Harta Karun Kerajaan Sung Karya Kho Ping Hoo di http://ceritasilat-novel.blogspot.com by Saiful Bahri Situbondo

   
Malam itu bulan sedang purnama. Bulatan kuning emas itu merupakan bola emas yang memancarkan cahayanya yang lembut ke permukaan pegunungan Thai-san, membentuk bayang-bayang dan perpaduan antara gelap dan terang, mendatangkan pemandangan yang indah tak terlukiskan. Hawa sejuk menyusup di antara pohon-pohon di puncak-puncak banyak bukit yang terdapat di pegunungan Thai-san yang luas.

   Suasananya menjadi tenteram, sunyi mencekam, indah romantis, akan tetapi juga mendatangkan sesuatu yang penuh rahasia, yang membuat orang merasa kagum, terpesona, hanyut dan terkadang juga seram.

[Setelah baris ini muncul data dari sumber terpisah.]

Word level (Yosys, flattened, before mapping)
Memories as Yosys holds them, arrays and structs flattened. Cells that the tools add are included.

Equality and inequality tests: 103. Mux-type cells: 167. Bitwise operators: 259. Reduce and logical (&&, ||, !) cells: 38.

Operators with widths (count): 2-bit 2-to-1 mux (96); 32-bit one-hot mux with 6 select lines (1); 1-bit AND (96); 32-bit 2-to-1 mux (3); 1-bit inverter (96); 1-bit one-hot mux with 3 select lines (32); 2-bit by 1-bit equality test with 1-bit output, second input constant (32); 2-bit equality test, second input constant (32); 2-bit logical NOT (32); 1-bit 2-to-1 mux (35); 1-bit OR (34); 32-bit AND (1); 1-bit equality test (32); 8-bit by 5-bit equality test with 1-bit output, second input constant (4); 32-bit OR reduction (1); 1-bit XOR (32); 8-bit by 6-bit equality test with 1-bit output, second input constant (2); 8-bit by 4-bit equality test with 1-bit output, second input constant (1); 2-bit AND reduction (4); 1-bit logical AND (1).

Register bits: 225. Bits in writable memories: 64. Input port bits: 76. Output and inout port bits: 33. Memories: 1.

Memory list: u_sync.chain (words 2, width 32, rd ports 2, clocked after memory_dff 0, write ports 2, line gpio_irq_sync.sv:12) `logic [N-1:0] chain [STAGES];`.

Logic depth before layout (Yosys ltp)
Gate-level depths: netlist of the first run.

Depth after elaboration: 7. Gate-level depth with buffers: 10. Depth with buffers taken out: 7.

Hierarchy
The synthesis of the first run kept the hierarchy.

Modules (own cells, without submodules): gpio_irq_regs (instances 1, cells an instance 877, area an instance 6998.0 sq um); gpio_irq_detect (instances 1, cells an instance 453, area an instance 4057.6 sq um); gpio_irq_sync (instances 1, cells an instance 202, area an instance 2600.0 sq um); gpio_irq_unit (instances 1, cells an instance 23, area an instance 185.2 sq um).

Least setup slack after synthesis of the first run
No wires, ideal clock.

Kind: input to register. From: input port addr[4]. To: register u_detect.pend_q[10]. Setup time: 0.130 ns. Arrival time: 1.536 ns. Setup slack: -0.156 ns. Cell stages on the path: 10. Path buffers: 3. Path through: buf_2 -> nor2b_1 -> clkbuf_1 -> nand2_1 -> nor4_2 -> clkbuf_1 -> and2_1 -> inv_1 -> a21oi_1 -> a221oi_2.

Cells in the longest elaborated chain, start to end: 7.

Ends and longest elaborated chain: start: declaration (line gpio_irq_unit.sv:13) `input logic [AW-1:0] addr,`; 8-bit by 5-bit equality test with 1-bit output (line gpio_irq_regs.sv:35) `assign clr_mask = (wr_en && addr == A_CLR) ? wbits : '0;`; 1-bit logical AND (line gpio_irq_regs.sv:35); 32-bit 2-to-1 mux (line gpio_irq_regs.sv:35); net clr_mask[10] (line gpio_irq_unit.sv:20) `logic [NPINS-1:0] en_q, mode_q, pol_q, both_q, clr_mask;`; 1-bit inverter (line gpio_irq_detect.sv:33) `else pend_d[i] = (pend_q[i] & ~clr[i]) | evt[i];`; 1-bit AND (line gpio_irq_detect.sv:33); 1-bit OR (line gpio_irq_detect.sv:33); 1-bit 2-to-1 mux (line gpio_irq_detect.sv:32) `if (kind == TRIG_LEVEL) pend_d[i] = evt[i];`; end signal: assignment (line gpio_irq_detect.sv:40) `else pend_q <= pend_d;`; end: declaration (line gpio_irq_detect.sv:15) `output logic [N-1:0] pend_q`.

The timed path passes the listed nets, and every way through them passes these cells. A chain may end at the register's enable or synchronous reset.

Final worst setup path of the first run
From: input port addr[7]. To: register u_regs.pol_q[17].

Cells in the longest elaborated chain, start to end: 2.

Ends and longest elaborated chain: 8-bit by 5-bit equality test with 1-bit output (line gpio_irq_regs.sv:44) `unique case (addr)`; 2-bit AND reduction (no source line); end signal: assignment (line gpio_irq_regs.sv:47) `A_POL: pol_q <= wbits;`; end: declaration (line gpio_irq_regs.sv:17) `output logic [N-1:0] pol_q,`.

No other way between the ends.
`config.mk`:
```
export PLATFORM = sky130hd
export DESIGN_NAME = mii_rx_seq
export DESIGN_NICKNAME = d
export VERILOG_FILES = /design/src/rtl/mii_rx_seq_pkg.sv /design/src/rtl/mii_rx_clksel.sv /design/src/rtl/mii_rx_fsm.sv /design/src/rtl/mii_rx_seq.sv
export SDC_FILE = /design/constraint.sdc
export NUM_CORES = 1
export LEC_CHECK = 0
export BUFFER_PORTS_ARGS = -buffer_cell sky130_fd_sc_hd__clkbuf_2
export CORE_UTILIZATION = 45
export DETAILED_ROUTE_END_ITERATION = 10
export GPL_TIMING_DRIVEN = 0
export HOLD_SLACK_MARGIN = 0.02
export PLACE_DENSITY = 0.83
export REMOVE_ABC_BUFFERS = 1
export SLEW_MARGIN = 10
export SYNTH_ARGS = -nofsm -noshare
export SYNTH_HDL_FRONTEND = slang
export SYNTH_SLANG_ARGS = --single-unit
```
`constraint.sdc`:
```
create_clock -name clk -period 2.4 [get_ports clk]
set_input_delay 0.12 -clock clk [delete_from_list [all_inputs] [get_ports clk]]
set_output_delay 0.12 -clock clk [all_outputs]
set_load 0.02 [all_outputs]
```
`src/rtl/mii_rx_seq_pkg.sv`:
```
package mii_rx_seq_pkg;
    typedef enum logic [1:0] {
        ST_IDLE    = 2'd0,
        ST_CARRIER = 2'd1,
        ST_DATA    = 2'd2,
        ST_END     = 2'd3
    } rx_state_e;
endpackage

```
`src/rtl/mii_rx_clksel.sv`:
```
// Receive clock enable selection; the source flips only in a quiet cycle.
module mii_rx_clksel (
    input  logic clk,
    input  logic rst_n,
    input  logic want_rec,
    input  logic tx_ce,
    input  logic rec_ce,
    output logic src_rec,
    output logic rx_tick
);
    logic quiet;

    assign quiet = ~tx_ce & ~rec_ce;

    always_ff @(posedge clk or negedge rst_n) begin
        if (!rst_n) begin
            src_rec <= 1'b0;
        end else if (quiet) begin
            src_rec <= want_rec;
        end
    end

    assign rx_tick = src_rec ? rec_ce : tx_ce;
endmodule

```
`src/rtl/mii_rx_fsm.sv`:
```
// Carrier and data-valid sequencing, output registers.
module mii_rx_fsm
    import mii_rx_seq_pkg::*;
#(
    parameter int NIB_W = 4
) (
    input  logic             clk,
    input  logic             rst_n,
    input  logic             rx_tick,
    input  logic             speed_100,
    input  logic             link_ok,
    input  logic             src_rec,
    input  logic             sop,
    input  logic             eop,
    input  logic             clk_locked,
    input  logic             sym_err,
    input  logic             coll,
    input  logic [NIB_W-1:0] nib_in,
    output logic             want_rec,
    output logic [NIB_W-1:0] rxd,
    output logic             rx_dv,
    output logic             crs,
    output logic             rx_er,
    output logic             col
);
    localparam logic [NIB_W-1:0] NIB_ZERO = '0;

    rx_state_e state_q, state_d;
    logic      lock_q;
    logic      data_ok;

    assign data_ok  = src_rec & (speed_100 | lock_q);
    assign want_rec = speed_100 | lock_q;

    always_comb begin
        state_d = state_q;
        if (!link_ok) begin
            state_d = ST_IDLE;
        end else if (rx_tick) begin
            unique case (state_q)
                ST_IDLE:    if (sop) state_d = ST_CARRIER;
                ST_CARRIER: begin
                    if (eop)          state_d = ST_END;
                    else if (data_ok) state_d = ST_DATA;
                end
                ST_DATA:    if (eop) state_d = ST_END;
                ST_END:     state_d = ST_IDLE;
            endcase
        end
    end

    // state register
    always_ff @(posedge clk or negedge rst_n) begin
        if (!rst_n) begin
            state_q <= ST_IDLE;
            lock_q  <= 1'b0;
        end else begin
            state_q <= state_d;
            if (state_d == ST_IDLE) begin
                lock_q <= 1'b0;
            end else if (rx_tick && state_q == ST_CARRIER && clk_locked) begin
                lock_q <= 1'b1;
            end
        end
    end

    // output registers
    always_ff @(posedge clk or negedge rst_n) begin
        if (!rst_n) begin
            rxd   <= NIB_ZERO;
            rx_dv <= 1'b0;
            crs   <= 1'b0;
            rx_er <= 1'b0;
            col   <= 1'b0;
        end else begin
            col <= coll;
            if (!link_ok) begin
                rxd   <= NIB_ZERO;
                rx_dv <= 1'b0;
                crs   <= 1'b0;
                rx_er <= 1'b0;
            end else if (rx_tick) begin
                crs   <= (state_d == ST_CARRIER) || (state_d == ST_DATA);
                rx_dv <= (state_d == ST_DATA);
                rxd   <= (state_d == ST_DATA) ? nib_in : NIB_ZERO;
                rx_er <= (state_d == ST_DATA) && sym_err && speed_100;
            end
        end
    end
endmodule

```
`src/rtl/mii_rx_seq.sv`:
```
module mii_rx_seq #(
    parameter int NIB_W = 4
) (
    input  logic             clk,
    input  logic             rst_n,
    input  logic             speed_100,
    input  logic             link_ok,
    input  logic             tx_ce,
    input  logic             rec_ce,
    input  logic             sop,
    input  logic             eop,
    input  logic             clk_locked,
    input  logic             sym_err,
    input  logic             coll,
    input  logic [NIB_W-1:0] nib_in,
    output logic             rx_tick,
    output logic             rxclk_src,
    output logic [NIB_W-1:0] rxd,
    output logic             rx_dv,
    output logic             crs,
    output logic             rx_er,
    output logic             col
);
    logic want_rec;

    mii_rx_clksel u_clksel (
        .clk      (clk),
        .rst_n    (rst_n),
        .want_rec (want_rec),
        .tx_ce    (tx_ce),
        .rec_ce   (rec_ce),
        .src_rec  (rxclk_src),
        .rx_tick  (rx_tick)
    );

    mii_rx_fsm #(.NIB_W(NIB_W)) u_fsm (
        .clk        (clk),
        .rst_n      (rst_n),
        .rx_tick    (rx_tick),
        .speed_100  (speed_100),
        .link_ok    (link_ok),
        .src_rec    (rxclk_src),
        .sop        (sop),
        .eop        (eop),
        .clk_locked (clk_locked),
        .sym_err    (sym_err),
        .coll       (coll),
        .nib_in     (nib_in),
        .want_rec   (want_rec),
        .rxd        (rxd),
        .rx_dv      (rx_dv),
        .crs        (crs),
        .rx_er      (rx_er),
        .col        (col)
    );
endmodule

```
==> summary by stage <==
Status
The flow ran to the end, and the final reports show no timing, DRC or antenna violations.

Global routing
The total overflow left after global routing is 0. The first global-routing pass estimated 1810 um of wire. The overall global routing resource usage is 0.185.

The number of global-route vias before repair is 464. The number of antenna violations at the first check in global routing is 0. The maximum number of pins on one net before global-route repair is 14.

Clock network
The tree is rooted in a sky130_fd_sc_hd__clkbuf_4. The clock passes through at most 2 buffers. The CTS tree is built.

The clock slew seen by the registers of the worst setup and hold paths is 0.07 ns. Clock tree synthesis found a total of 12 sinks. Buffers inserted during clock tree synthesis total 3. CTS built an H-tree with a depth of 1. The clock network latency to the later pin of the worst-skew pair is 0.27 ns.

STA
Setup violations remaining at the end of the flow were counted as 0. Setup repair after global routing left no endpoint under its margin. The minimum period implied by the final worst setup slack is 2.14 ns. Setup total negative slack on the finished layout was measured at 0 ns. The setup skew after layout is 0.00411 ns. The final max-slew violation count was 0. Of the available clock period, the critical path in the final layout requires 0.891. The worst slew slack as a fraction of its limit is 0.757.

For this run, the top clock speed supported by timing is 0.468 GHz. At the pin with the least slew margin, the transition time is 0.357 ns. The number of hold-slack violations in the final timing report is 0.

Detailed routing
After the first detailed-routing iteration, the DRC count stood at 10. The routed layout has 533 vias. After detailed routing, the number of vias per cell comes to 5.38. The first detailed-routing pass took 3 iterations. In this run the remaining antenna-violating nets after routing total 0. The detailed-route DRC error count is 0. In the final routed layout, each cell accounts on average for 12.3 um.

The final wirelength is 1220 um.

Worst hold path
In this run the worst hold path is classified as in2reg.

Pwr
Summed over all nets, the switching power comes to 0.000127 W. The internal power contribution is 0.000309 W. In this run the static leakage power is 0.380 nW. Of the total power, combinational logic draws 0.211. The share of power burned in registers is 0.507.

Of the total power, the share spent switching nets is 0.292. The total power density per cell area is 563 mW/mm^2. Of the total power, the clock network draws 0.281.

The worst IR drop on VDD is 0.000364 V.

Setup path
The launching point of the worst reg2reg path is u_clksel.src_rec$_DFFE_PN0P_. The buffer and inverter count on the worst path is 1. The number of cells on the critical path is 7. The kind of start point of the critical path is a flip-flop.

The worst setup path endpoint is u_fsm.rxd[2]$_DFFE_PN0P_. In this run the register-to-register setup slack is 0.26 ns. The endpoint of the worst-slack reg-to-reg timing path is u_fsm.rxd[2]$_DFFE_PN0P_.

The critical path launch point is u_clksel.src_rec$_DFFE_PN0P_. Traced cell by cell, the critical path runs through mux2i_4, inv_4, and2_4, a221o_1, ha_1, nand3_1, a21boi_0. For the worst flop-to-flop path, the logic depth is 7. The category of cells accounting for the largest share of critical-path delay is flip-flops. The sort of element at the end of the critical path is a flip-flop. The slowest stage of the critical path is the sky130_fd_sc_hd__dfrtp_1 cell. For this run, the slowest stage of the critical path takes 0.44 ns.

STA puts the critical path data required time at 2.55 ns. At the worst endpoint, the arrival time is 2.29 ns. The kind of critical path is reg2reg. Along the worst path, the maximum fanout reaches 13.

Finish
The number of fill cells is 100. The proportion of layout cells with a drive suffix above 1 is 0.365. In the final layout, the multi-input gates occupy 284 sq um.

Leaving out filler cells and counting taps, the final layout contains 99. Summing all non-filler instances in the final layout gives an area of 774 sq um. The net count of the finished layout is 104. The number of antenna diodes is 0. The area growth from synthesis to final layout is 27.1%. Across the whole layout, storage elements account for 300 sq um.

Flow run
Max-cap violations in this run came to 0.

Yosys
The synthesized instance count is 58. Counting distinct cell types in the post-synthesis netlist gives 27. For this run, the number of Yosys warnings is 0. The total of flip-flops plus latches after synthesis is 12.

The share of the Yosys chip area taken by registers is 0.493. After synthesis, the mean cell area works out to 10.5 sq um. The summed instance area of the synthesized netlist is 609 sq um.

Die
The boundary pin count is 25. The width of the die is 38.8 um. The effective utilization at floorplan is 0.514.

The region available for standard cell placement spans 0.00119 sq mm. The area of the die is 0.00151 sq mm. The floorplan row count is 12. The y dimension of the die is 38.8 um.

Placement
Once detailed placement completed, the half-perimeter wirelength came to 899 um. The total of buffers placed on input and output ports is 24. The post-place instance area is 732 sq um. The cell count after placement is 94. The last weighted congestion value of the routability-driven placer is 0.783.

Suara gemersik daun-daun pohon yang ditiup angin semilir, suara gemericik air yang turun dari sumber air membentuk anak sungai berair jernih dan dingin, suara binatang dan serangga malam yang menciptakan musik ajaib, semua itu dapat menyihir manusia yang kebetulan berada di tempat itu.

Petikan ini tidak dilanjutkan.